There's no player version of Falcon like Kontakt right? I mean i can only use this if i own Falcon? Thanks.


----------



## doctoremmet (Jul 21, 2021)

Obi-Wan Spaghetti said:


> There's no player version of Falcon like Kontakt right? I mean i can only use this if i own Falcon? Thanks.


Correct.

There is a player version of Falcon, called UVI Workstation. All of UVI’s larger sample based libraries work with that player. So in a way, this is like Kontakt.

But this is a Falcon Expansion, so it will only work with “full” Falcon 2.


----------



## Dirtgrain (Jul 21, 2021)

Did it work for you? I got the Ilok stuff all taken care of, updating a bunch of UVI stuff when I downloaded this bank. When I click on a preset, I get an error pop-up window that says, "This script was created with a more recent version of UVIScript:20. Please upgrade your software." But I did upgrade Falcon (2.1.7, currently). Is there some other script app that I don't know about (I updated everything that showed up in UVI Portal). A quick search just got me to a page telling me to update via Portal, grrr. (On Windows 10, Ryzen 3700).


----------



## heisenberg (Jul 21, 2021)

Gave this a preview this morning. Colour me interested. Very interested. About time we see another library that brazenly uses Falcon to its full extent.


----------



## doctoremmet (Jul 21, 2021)

Dirtgrain said:


> Did it work for you? I got the Ilok stuff all taken care of, updating a bunch of UVI stuff when I downloaded this bank. When I click on a preset, I get an error pop-up window that says, "This script was created with a more recent version of UVIScript:20. Please upgrade your software." But I did upgrade Falcon (2.1.7, currently). Is there some other script app that I don't know about (I updated everything that showed up in UVI Portal). A quick search just got me to a page telling me to update via Portal, grrr. (On Windows 10, Ryzen 3700).
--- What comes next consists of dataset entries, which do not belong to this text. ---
`config.mk`:
```
export PLATFORM = sky130hd
export DESIGN_NAME = store_m_flat
export DESIGN_NICKNAME = d
export VERILOG_FILES = /design/src/rtl/store_m_if.sv /design/src/rtl/store_m.sv /design/src/flat_wrapper.sv
export SDC_FILE = /design/constraint.sdc
export NUM_CORES = 1
export LEC_CHECK = 0
export BUFFER_PORTS_ARGS = -buffer_cell sky130_fd_sc_hd__buf_4
export CAP_MARGIN = 0
export CORE_UTILIZATION = 49
export CTS_BUF_LIST = sky130_fd_sc_hd__clkbuf_8 sky130_fd_sc_hd__clkbuf_16
export DETAILED_ROUTE_END_ITERATION = 16
export PLACE_DENSITY = 0.85
export SLEW_MARGIN = 0
export SYNTH_ARGS = -nofsm -noshare
export SYNTH_HDL_FRONTEND = slang
export SYNTH_SLANG_ARGS = --single-unit
```
`constraint.sdc`:
```
create_clock -name clk -period 2.2 [get_ports clk]
set_input_delay 0.33 -clock clk [delete_from_list [all_inputs] [get_ports clk]]
set_output_delay 0.33 -clock clk [all_outputs]
set_load 0.05 [all_outputs]
```
`src/rtl/store_m_if.sv`:
```
// store_m_if: start/status, tile handshake and byte-write bus of store_m.
// STORE_M_BOUNDS_CHECK_EN adds the error flag to the bus.
interface store_m_if #(parameter int TILE_WIDTH = 256);
    logic                  valid_in;
    logic [23:0]           dram_addr;
    logic [19:0]           length;
    logic [TILE_WIDTH-1:0] tile_in;
    logic                  tile_valid;
    logic                  tile_ready;
    logic                  mem_we;
    logic [23:0]           mem_addr;
    logic [7:0]            mem_wdata;
    logic                  busy;
    logic                  valid_out;
`ifdef STORE_M_BOUNDS_CHECK_EN
    logic                  error;
    modport master(output valid_in, dram_addr, length, tile_in, tile_valid,
                   input tile_ready, mem_we, mem_addr, mem_wdata, busy, valid_out, error);
    modport slave(input valid_in, dram_addr, length, tile_in, tile_valid,
                  output tile_ready, mem_we, mem_addr, mem_wdata, busy, valid_out, error);
`else
    modport master(output valid_in, dram_addr, length, tile_in, tile_valid,
                   input tile_ready, mem_we, mem_addr, mem_wdata, busy, valid_out);
    modport slave(input valid_in, dram_addr, length, tile_in, tile_valid,
                  output tile_ready, mem_we, mem_addr, mem_wdata, busy, valid_out);
`endif
endinterface

```
`src/rtl/store_m.sv`:
```
// store_m: serialises TILE_WIDTH-bit tiles into length byte writes from dram_addr.
// Defining STORE_M_BOUNDS_CHECK_EN rejects transfers running past the 24-bit space.
module store_m #(
    parameter int TILE_WIDTH = 256,
    parameter int DATA_WIDTH = 8
) (
    input logic      clk,
    input logic      rst,
    store_m_if.slave bus
);
    localparam int NUM_BYTES = TILE_WIDTH / DATA_WIDTH;
    localparam int CW = NUM_BYTES > 1 ? $clog2(NUM_BYTES) : 1;

    typedef enum logic [1:0] {IDLE, WAIT_TILE, WRITING, DONE} state_t;

    state_t                state_q, state_d;
    logic [23:0]           ptr_q, ptr_d;
    logic [19:0]           rem_q, rem_d;
    logic [TILE_WIDTH-1:0] tile_q, tile_d;
    logic [CW-1:0]         cnt_q, cnt_d;
    logic                  we_q, we_d;
    logic [23:0]           addr_q, addr_d;
    logic [7:0]            wdata_q, wdata_d;
    logic                  vo_q, vo_d;
    logic                  oob;
`ifdef STORE_M_BOUNDS_CHECK_EN
    logic                  oob_q, oob_d;
    logic                  err_q, err_d;
`endif

    always_comb begin
        state_d = state_q;
        ptr_d   = ptr_q;
        rem_d   = rem_q;
        tile_d  = tile_q;
        cnt_d   = cnt_q;
        we_d    = 1'b0;
        addr_d  = addr_q;
        wdata_d = wdata_q;
        vo_d    = state_q == DONE;
`ifdef STORE_M_BOUNDS_CHECK_EN
        oob     = ({1'b0, bus.dram_addr} + {5'b0, bus.length}) > 25'h100_0000;
        oob_d   = oob_q;
        err_d   = state_q == DONE && oob_q;
`else
        oob     = 1'b0;
`endif
        case (state_q)
            IDLE: if (bus.valid_in) begin
                ptr_d   = bus.dram_addr;
                rem_d   = bus.length;
                state_d = (bus.length == 20'd0 || oob) ? DONE : WAIT_TILE;
`ifdef STORE_M_BOUNDS_CHECK_EN
                oob_d   = oob;
`endif
            end
            WAIT_TILE: if (bus.tile_valid) begin
                tile_d  = bus.tile_in;
                cnt_d   = '0;
                state_d = WRITING;
            end
            WRITING: begin
                // the tile shifts left so the next byte is always at the MSB end
                we_d    = 1'b1;
                addr_d  = ptr_q;
                wdata_d = tile_q[TILE_WIDTH-1 -: DATA_WIDTH];
                tile_d  = tile_q << DATA_WIDTH;
                ptr_d   = ptr_q + 24'd1;
                rem_d   = rem_q - 20'd1;
                cnt_d   = cnt_q + 1'b1;
                state_d = rem_q == 20'd1 ? DONE : cnt_q == CW'(NUM_BYTES - 1) ? WAIT_TILE : WRITING;
            end
            default: state_d = IDLE;
        endcase
    end

    always_ff @(posedge clk) begin
        if (!rst) begin
            state_q <= IDLE;
            ptr_q   <= '0;
            rem_q   <= '0;
            tile_q  <= '0;
            cnt_q   <= '0;
            we_q    <= 1'b0;
            addr_q  <= '0;
            wdata_q <= '0;
            vo_q    <= 1'b0;
`ifdef STORE_M_BOUNDS_CHECK_EN
            oob_q   <= 1'b0;
            err_q   <= 1'b0;
`endif
        end else begin
            state_q <= state_d;
            ptr_q   <= ptr_d;
            rem_q   <= rem_d;
            tile_q  <= tile_d;
            cnt_q   <= cnt_d;
            we_q    <= we_d;
            addr_q  <= addr_d;
            wdata_q <= wdata_d;
            vo_q    <= vo_d;
`ifdef STORE_M_BOUNDS_CHECK_EN
            oob_q   <= oob_d;
            err_q   <= err_d;
`endif
        end
    end

    assign bus.tile_ready = state_q == WAIT_TILE;
    assign bus.busy       = state_q != IDLE;
    assign bus.mem_we     = we_q;
    assign bus.mem_addr   = addr_q;
    assign bus.mem_wdata  = wdata_q;
    assign bus.valid_out  = vo_q;
`ifdef STORE_M_BOUNDS_CHECK_EN
    assign bus.error      = err_q;
`endif
endmodule

```
`src/flat_wrapper.sv`:
```
// flat-port wrapper written by rule: the top's interface ports become plain ports
module store_m_flat 
#(
    parameter int TILE_WIDTH = 256,
    parameter int DATA_WIDTH = 8
)
  (clk, rst, bus_valid_in, bus_dram_addr, bus_length, bus_tile_in, bus_tile_valid, bus_tile_ready, bus_mem_we, bus_mem_addr, bus_mem_wdata, bus_busy, bus_valid_out);
  store_m_if #(.TILE_WIDTH(TILE_WIDTH)) bus_i ();
  input logic clk;
  input logic rst;
  input wire logic [$bits(bus_i.valid_in)-1:0] bus_valid_in;
  input wire logic [$bits(bus_i.dram_addr)-1:0] bus_dram_addr;
  input wire logic [$bits(bus_i.length)-1:0] bus_length;
  input wire logic [$bits(bus_i.tile_in)-1:0] bus_tile_in;
  input wire logic [$bits(bus_i.tile_valid)-1:0] bus_tile_valid;
  output wire logic [$bits(bus_i.tile_ready)-1:0] bus_tile_ready;
  output wire logic [$bits(bus_i.mem_we)-1:0] bus_mem_we;
  output wire logic [$bits(bus_i.mem_addr)-1:0] bus_mem_addr;
  output wire logic [$bits(bus_i.mem_wdata)-1:0] bus_mem_wdata;
  output wire logic [$bits(bus_i.busy)-1:0] bus_busy;
  output wire logic [$bits(bus_i.valid_out)-1:0] bus_valid_out;
  assign bus_i.valid_in = bus_valid_in;
  assign bus_i.dram_addr = bus_dram_addr;
  assign bus_i.length = bus_length;
  assign bus_i.tile_in = bus_tile_in;
  assign bus_i.tile_valid = bus_tile_valid;
  assign bus_tile_ready = bus_i.tile_ready;
  assign bus_mem_we = bus_i.mem_we;
  assign bus_mem_addr = bus_i.mem_addr;
  assign bus_mem_wdata = bus_i.mem_wdata;
  assign bus_busy = bus_i.busy;
  assign bus_valid_out = bus_i.valid_out;
  store_m #(.TILE_WIDTH(TILE_WIDTH), .DATA_WIDTH(DATA_WIDTH)) u_core (.clk(clk), .rst(rst), .bus(bus_i));
endmodule
```
==> metrics.md, run 1 <==
| Metric | Value |
|---|---|
| Post-Layout Inst Area | `19500 um^2` |
| Clock Path Buffers | `3` |
| Routed wire length | `45300 um` |
| Seq/Total Area, Yosys | `45.0%` |
| Core Area | `approximately 31000 um^2` |
| CTS tree | `yes` |
| Width of the chip | `178 um` |
| Clock root buffer | `clkbuf_16` |
| Die area | `31700 um^2` |
| Req. time, crit path | `1.87 ns` |
| ANT cells | `0` |
| Nets | `around 2600` |
| Initial antenna violation count | `0` |
| Synth Instances | `1997` |
| Gp weighted congestion | `between 0.9 and 1` |
| Layout cell share with drive strength beyond 1 | `between 20% and 30%` |
| WL per Instance | `17.0 um` |
| Syn-to-layout area delta | `28.5%` |
| Pwr dens | `about 830 nW/um^2` |
| Slew @ Worst Pin | `roughly 0.63 ns` |
| Deepest level of the CTS H-tree | `2` |
| Clock latency on the worst-skew pair | `between 0.5 and 0.6 ns` |
| Gr ovfl total | `0` |
| Worst hold path type | `in2reg` |
| Endpoints failing setup | `0` |
| Async set or reset register ratio after synthesis | `0%` |
| Max FO, Critical Path | `23` |
| DR vias/cell | `5.80` |
| Worst EP arrival | `approximately 1.7 ns` |
| Area share of the largest cell type after synthesis | `between 40% and 50%` |
| Port buffer count | `339` |
| Max Fclk | `just under 500 MHz` |
| Crit Path Class | `reg2out` |
| Hold Buf Count CTS | `0` |
| Total CTS buffers | `37` |
| Max Slew Vio Count | `0` |
| Final period utilization | `94.1%` |
| Multi-input logic area | `7630 um^2` |
| Synth Flop Type | `dfxtp_1` |
| Post-CTS setup buffer count | `0` |
| Synth top area cells | `dfxtp_1 45%, nand2_1 15%, a311oi_1 14%, nor2_1 7.0%, clkbuf_1 4.1%` |
| Post-Syn Area | `approximately 15000 um^2` |
| CTS sink count | `341` |
| Max IR drop VDD | `0.607 mV` |
| Max cap viols | `0` |
| Hpwl dp | `30900 um` |
| Most frequent cells in the layout | `622 x nand2_1, 378 x buf_4, 340 x dfxtp_1` |
| First-pass GRT wire length | `70600 um` |
| Commonest non-fill, non-tap cell in the layout | `nand2_1` |
| Min Tclk post-route | `2.07 ns` |
| Initial Util | `49.7%` |
| Synth Area per Inst | `7.60 um^2` |
| Via count | `15479` |
| Largest net degree at the start of global routing | `around 140` |
| GRT Total Usage | `27.3%` |
| Outcome | `finished clean` |
| # fillers | `2577` |
| Lkg Pwr | `7.66 nW` |
| Register Area | `between 6000 and 7000 um^2` |
| Yosys warnings | `0` |
| Final ANT Viol Nets | `0` |
| Chip height | `178 um` |
| Number of remaining DRC errors | `0` |
| Crit. End Element | `primary output` |
| # rows | `between 60 and 70` |
| RSZ-0062 raised after global routing | `false` |
| Clock slew at reported path FFs | `0.06 ns` |
| Startpoint types | `register` |
| Vias in the first global route | `14291` |
| Post-synth EDFFs | `0` |
| Mapped Nets | `2306` |
| Area leader, netlist | `dfxtp_1` |
| Post-synth cell types | `60` |
| Relative slew slack | `58.2%` |
| #FFs+latches synth | `~340` |
| Fin Clk Skew | `0.0151 ns` |
| Fin. Hold Viols | `0` |
| # IOs | `340` |
| Initial detailed-routing violation count | `about 1400` |
| DP Area | `18200 um^2` |
| Setup_tns | `0 ns` |
| Initial DRT Pass Iterations | `5` |
area by class of cell:
class | instances | area share (%)
multi-input cells | 1455 | 39.1
inverters | 13 | 0.289
clock buffers | 42 | 5.16
flip-flops and latches | 341 | 35.0
well taps | 396 | 2.54
clock inverters | 23 | 1.26
repair buffers | 398 | 16.6
power by group:
group          switching, mW  internal, mW  total (mW)
registers              0.395          6.77        7.17
logic                   1.51          1.21        2.72
clock network           2.53          3.86        6.39
total                   4.44          11.8        16.3
what timing repair did:
action / in CTS / in global routing
endpoints found under the hold margin: 0 / 0
resized for setup: 0 / 2
setup endpoints to repair: 0 / 2
synth_stat cells (3+ instances only):
| library cell | number |
|---|---|
| nand2_1 | 622 |
| dfxtp_1 | 341 |
| nor2_1 | 282 |
| a311oi_1 | 249 |
| clkbuf_1 | 164 |
| a21oi_1 | 54 |
| o21ai_0 | 30 |
| a22oi_1 | 18 |
| buf_1 | 16 |
| or3_1 | 16 |
| a31oi_1 | 15 |
| nand3_1 | 14 |
| nor3_1 | 13 |
| o211ai_1 | 13 |
| inv_1 | 12 |
| nor4_1 | 11 |
| or4_1 | 10 |
| nand4_1 | 8 |
| o22ai_1 | 8 |
| buf_2 | 7 |
| ha_1 | 5 |
| o31ai_1 | 5 |
| and3_1 | 4 |
| nor2b_1 | 4 |
| o21a_1 | 4 |
| o221ai_1 | 4 |
| or2_2 | 4 |
| xnor2_1 | 4 |
| a211oi_1 | 3 |
| a22o_1 | 3 |
| a2bb2oi_1 | 3 |
| and2_1 | 3 |
| nand3b_1 | 3 |
| nand4b_1 | 3 |
| nor3b_1 | 3 |
| nor4b_1 | 3 |
| o211a_1 | 3 |
layer usage:
metal / track usage [%] / part of all wire [%] / vias to the layer above
met5: 0 / 0 / -
met1: 35.6 / 42 / 7160
li1: - / - / 7542
met4: 11.3 / 3.4 / 0
met3: 5.67 / 7.8 / 105
met2: 43.9 / 46 / 672
critical path: stages (launching register included):
cell and delay [ns]:
dfxtp_2 0.40, buf_12 0.18, buf_4 0.20, inv_1 0.09, nand2_1 0.13, buf_4 0.22
registers in the layout (all words and copies together) (netlist names):
register              cells
u_core.bus.mem_addr      24
u_core.ptr_q             24
u_core.bus.mem_wdata      8
u_core.tile_q           256
u_core.bus.mem_we         1
u_core.bus.valid_out      1
u_core.state_q            2
u_core.cnt_q              5
u_core.rem_q             20
worst paths after layout:
| check | startpoint | endpoint | slack, ns | cells past startpoint |
|---|---|---|---|---|
| worst max-delay path | u_core.state_q[0]$_SDFFE_PN0P_ | bus_busy | 0.13 | 5 |
| worst min-delay path | bus_tile_in[253] | u_core.tile_q[253]$_SDFFE_PN0P_ | 0.07 | 3 |
| worst max register to register | u_core.rem_q[12]$_SDFFE_PN0P_ | u_core.rem_q[17]$_SDFFE_PN0P_ | 0.14 | 4 |
| worst min register to register | u_core.bus.mem_addr[23]$_SDFFE_PN0P_ | u_core.bus.mem_addr[23]$_SDFFE_PN0P_ | 0.45 | 2 |
through the flow:
stage | setup slack [ns] | hold WS, ns | power, mW | util, % | cells
6_report | 0.130 | 0.0746 | 16.3 | 63.9 | 2668
3_5_place_dp | 0.0892 | 0.448 | 9.97 | 59.8 | 2603
3_3_place_gp | 0.103 | 0.429 | 9.87 | 59.8 | 2603
4_1_cts | 0.0334 | 0.0582 | 16.3 | 63.9 | 2668
2_1_floorplan | 0.0465 | 0.415 | 8.87 | - | 1997
5_1_grt | 0.0331 | 0.0653 | 17.0 | 63.9 | 2668
kinds of logic (layout without fill, tap and decap cells):
logic type | after synthesis | after routing | share of synthesized area, %
simple gates | 1009 | 1009 | 26.8
mux | 3 | 3 | 0.214
fa+ha+maj | 5 | 5 | 0.412
xor+xnor | 4 | 4 | 0.231
buf+inv | 201 | 476 | 5.04
compound gates | 434 | 434 | 22.3
flops | 341 | 341 | 45.0
Power figures use the tool's default switching activity.
==> run 2, diff against run 1 <==
--- a/config.mk
+++ b/config.mk
@@ -7,10 +7,10 @@
 export LEC_CHECK = 0
 export BUFFER_PORTS_ARGS = -buffer_cell sky130_fd_sc_hd__buf_4
 export CAP_MARGIN = 0
-export CORE_UTILIZATION = 49
-export CTS_BUF_LIST = sky130_fd_sc_hd__clkbuf_8 sky130_fd_sc_hd__clkbuf_16
+export CORE_UTILIZATION = 51
+export CTS_BUF_LIST = sky130_fd_sc_hd__clkbuf_4 sky130_fd_sc_hd__clkbuf_8
 export DETAILED_ROUTE_END_ITERATION = 16
-export PLACE_DENSITY = 0.85
+export PLACE_DENSITY = 0.88
 export SLEW_MARGIN = 0
 export SYNTH_ARGS = -nofsm -noshare
 export SYNTH_HDL_FRONTEND = slang
==> run 2 against run 1 <==
  * Clock power down 9.2%
  * Clock-buffer cell count up 48
  * Worst setup slack worse by 0.031 ns
  * Combinational power up 6%
  * Non-clock buffer count up 68
  * Clock skew up 0.024 ns
  * Wire length up 7.0%
  * Sequential share of layout area down 1.1 points
  * Largest cell class unchanged
  * Die area down 3.9%
  * Global-route usage up 3.1 points
  * Sequential power about the same
  * Maximum frequency down 1.5%
==> metrics.md, run 2 (synthesis gave the netlist of run 1 again) <==
| Metric | Value |
|---|---|
| Max FO, Critical Path | `6 (-74%)` |
| Gr ovfl total | `0 (unchanged)` |
| GRT Total Usage | `30.5% (+3.1 points)` |
| Chip height | `175 um (-2.0%)` |
| Number of remaining DRC errors | `0 (unchanged)` |
| Critical path's largest stage delay | `0.56 ns (+0.16 ns)` |
| Clock root buffer | `clkbuf_8` |
| Initial detailed-routing violation count | `1547 (+12%)` |
| CTS sink count | `341 (unchanged)` |
| Layout cell share with drive strength beyond 1 | `22.0% (+1.2 points)` |
| Final core utilization | `69.4% (+5.5 points)` |
| RSZ-0062 raised after global routing | `false` |
| Internal power | `11.3 mW (-4.2%)` |
| WL per Instance | `17.6 um (+3.6%)` |
| # rows | `62 (-3.1%)` |
| Initial Util | `52.3% (+2.6 points)` |
| DP Worst Slack | `0.120 ns (+0.0306 ns)` |
| Met1 Use GR | `38.1% (+2.5 points)` |
| Max cap viols | `0 (unchanged)` |
| R2R Setup Slk | `0.1 ns (-0.04 ns)` |
| Lkg Pwr | `7.96 nW (+3.9%)` |
| Vias in the first global route | `15408 (+7.8%)` |
| Hold Path Origin | `bus_length[16]` |
| GRT Max-Usage Layer | `met2` |
| Worst Setup Slack, final | `0.0988 ns (-0.0314 ns)` |
| Gp weighted congestion | `0.929 (-2.5%)` |
| Crit Path Class | `reg2reg` |
| Endpoints failing setup | `0 (unchanged)` |
| Fin Clk Skew | `0.0392 ns (+0.0240 ns)` |
| Seq pwr share | `45.2% (+1.2 points)` |
| Worst reg2reg path endpoint | `u_core.ptr_q[22]$_SDFFE_PN0P_` |
| Max Slew Vio Count | `0 (unchanged)` |
| Worst EP arrival | `2.62 ns (+0.88 ns)` |
| Port buffer count | `339 (unchanged)` |
| Worst hold path type | `in2reg` |
| Largest register FFs | `256 (unchanged)` |
| Min Tclk post-route | `2.10 ns (+0.0314 ns)` |
| Fin. Hold Viols | `0 (unchanged)` |
| Critical path's slowest cell | `or4_1` |
| Hold path cells | `3 (unchanged)` |
| Core Area | `29000 um^2 (-4.9%)` |
| Sw frac | `28.4% (+1.2 points)` |
| Commonest non-fill, non-tap cell in the layout | `nand2_1` |
| Max Fclk | `476 MHz (-1.5%)` |
| Slew @ Worst Pin | `0.602 ns (-0.0256 ns)` |
| FF-to-FF path depth | `5 (+1)` |
| Most frequent cells in the layout | `622 x nand2_1, 380 x buf_4, 339 x dfxtp_1` |
| DR vias/cell | `5.90 (+1.7%)` |
| R2R Path Start | `u_core.ptr_q[1]$_SDFFE_PN0P_` |
| Crit. End Element | `register` |
| GR Util met2 | `50.8% (+6.9 points)` |
| Startpoint types | `register` |
| Via count | `16263 (+5.1%)` |
| Routed wire length | `48500 um (+7.0%)` |
| Width of the chip | `175 um (-2.0%)` |
| WHS Endpoint | `u_core.rem_q[16]$_SDFFE_PN0P_` |
| Switching Power | `4.50 mW (+1.5%)` |
| Pwr dens | `787 nW/um^2 (-5.7%)` |
| Clk network pwr share | `36.6% (-2.6 points)` |
| Comb power frac | `18.2% (+1.5 points)` |
| First-pass GRT wire length | `76200 um (+8.0%)` |
| Syn-to-layout area delta | `32.7%` |
| # IOs | `340 (unchanged)` |
| Cell mode on critical path | `or4_1` |
| Max IR drop VDD | `0.510 mV (-16%)` |
| Largest register by flop count | `u_core.tile_q` |
| Clock latency on the worst-skew pair | `0.59 ns (+0.07 ns)` |
| Setup_tns | `0 ns (unchanged)` |
| CTS tree | `yes` |
| Clock slew at reported path FFs | `0.06 ns (about the same)` |
| Initial DRT Pass Iterations | `6 (+1)` |
| Post-Layout Inst Area | `20100 um^2 (+3.3%)` |
| Deepest level of the CTS H-tree | `2 (unchanged)` |
| Largest net degree at the start of global routing | `88 (-35%)` |
| Initial antenna violation count | `0 (unchanged)` |
| Final ANT Viol Nets | `0 (unchanged)` |
| Total CTS buffers | `54 (+46%)` |
| Relative slew slack | `59.9% (+1.7 points)` |
| Outcome | `finished clean` |
| Hpwl dp | `31500 um (+1.9%)` |
| DP Area | `18300 um^2 (+0.51%)` |
| Nets | `2640 (+3.3%)` |
| Die area | `30500 um^2 (-3.9%)` |
| Clock Path Buffers | `3 (unchanged)` |
| Worst-path cell chain | `ha_1, nand3_1, or4_1, or4_1, a31oi_1` |
| ANT cells | `0 (unchanged)` |
| Final period utilization | `95.5% (+1.4 points)` |
| Req. time, crit path | `2.72 ns (+0.85 ns)` |
| Met3 Track Usage GR | `5.23% (-0.44 points)` |
-- run 2: changes by cell type in the layout (fill, tap and decap cells not counted), sizes merged --
cell and delta:
dlygate4sd3 +61, clkbuf +48, inv -9, buf +7, bufinv -5, clkinv -1
-- run 2: metal layers --
layer	part of all wire [%]	wire, um
met5	0	0
met4	4.3	2090
met3	7.8	3770
met2	47	23000
met1	40	19600
-- run 2: timing repair --
item,in CTS,in global routing
buffers inserted,0,1
setup endpoints to repair,0,7
resized for setup,0,2
endpoints found under the hold margin,61,0
hold buffers,61,0
-- run 2: through the flow --
stage	hold slack [ns]	cells	power, mW
floorplan	0.415	1997	8.87
global placement	0.429	2597	9.86
finish	0.0230	2757	15.9
detailed placement	0.439	2597	9.97
global route	0.00377	2757	16.5
CTS	0.0000823	2756	15.8
-- run 2: worst max-delay path by stage --
stage / slack (ns) / startpoint / endpoint / cells past startpoint
CTS: 0.06 / u_core.state_q[1]$_SDFFE_PN0P_ / bus_busy / 4
finish: 0.1 / u_core.ptr_q[1]$_SDFFE_PN0P_ / u_core.ptr_q[22]$_SDFFE_PN0P_ / 5
floorplan: 0.05 / u_core.rem_q[9]$_SDFFE_PN0P_ / u_core.rem_q[17]$_SDFFE_PN0P_ / 6
global route: 0.01 / u_core.ptr_q[1]$_SDFFE_PN0P_ / u_core.ptr_q[22]$_SDFFE_PN0P_ / 5
detailed placement: 0.12 / u_core.rem_q[9]$_SDFFE_PN0P_ / u_core.rem_q[17]$_SDFFE_PN0P_ / 4
global placement: 0.12 / u_core.rem_q[9]$_SDFFE_PN0P_ / u_core.rem_q[17]$_SDFFE_PN0P_ / 4
-- run 2: area by class of cell --
cell class,instances,area [um^2]
fillers,2185,8870
multi-input cells,1455,7620
flip-flops and latches,341,6830
repair buffers,466,3960
clock buffers,90,1140
well taps,384,480
inverters,13,56.3
clock inverters,8,42.5
-- run 2: power groups by stage --
stage	logic (mW)	registers [mW]	clock network, mW
CTS	2.82	7.14	5.85
global placement	2.62	7.24	0
global route	3.15	7.23	6.12
finish	2.89	7.17	5.80
floorplan	1.70	7.17	0
detailed placement	2.71	7.27	0
-- run 2: worst max-delay path, delay by kind of cell (launching register included) --
| kind | cells | cell delay (ns) |
|---|---|---|
| AO/OA/AOI/OAI | 1 | 0.17 |
| adder cells (fa/ha/maj) | 1 | 0.25 |
| AND/OR/NAND/NOR | 3 | 1.19 |
| flip-flops | 1 | 0.41 |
Haven’t downloaded yet, will check later


----------



## doctoremmet (Jul 21, 2021)




----------



## Alchemedia (Jul 22, 2021)

Mo's demo clearly highlights the lighter side of SCO. It can get pretty gnarly too!


----------



## doctoremmet (Jul 22, 2021)

Alchemedia said:


> Mo's demo clearly highlights the lighter side of SCO. It can get pretty gnarly too!


It is basically a very cool (sub)bass patch collection. Great arps too.


----------



## Dirtgrain (Jul 22, 2021)

UVI got me a fix--maybe I'm the only one who had this problem, but just in case, here was the fix:


> A previous version of Falcon's dll file is maybe still present on your PC, I suggest you search for any file named '_FalconVSTx64.dll_' on your system in Windows Explorer and delete them.
> 
> After that go to UVI Portal's preferences and disable the option _Silent Install_, then uninstall and reinstall Falcon on your PC and see if there is an improvement.


----------



## doctoremmet (Jul 22, 2021)

I did not run into the same issue but I’m glad they got you sorted


----------



## RogiervG (Jul 26, 2021)

The trailer demo made me think: not for me.. it sounds like reversed orchestral samples mostly. (i can do that myself thank you  )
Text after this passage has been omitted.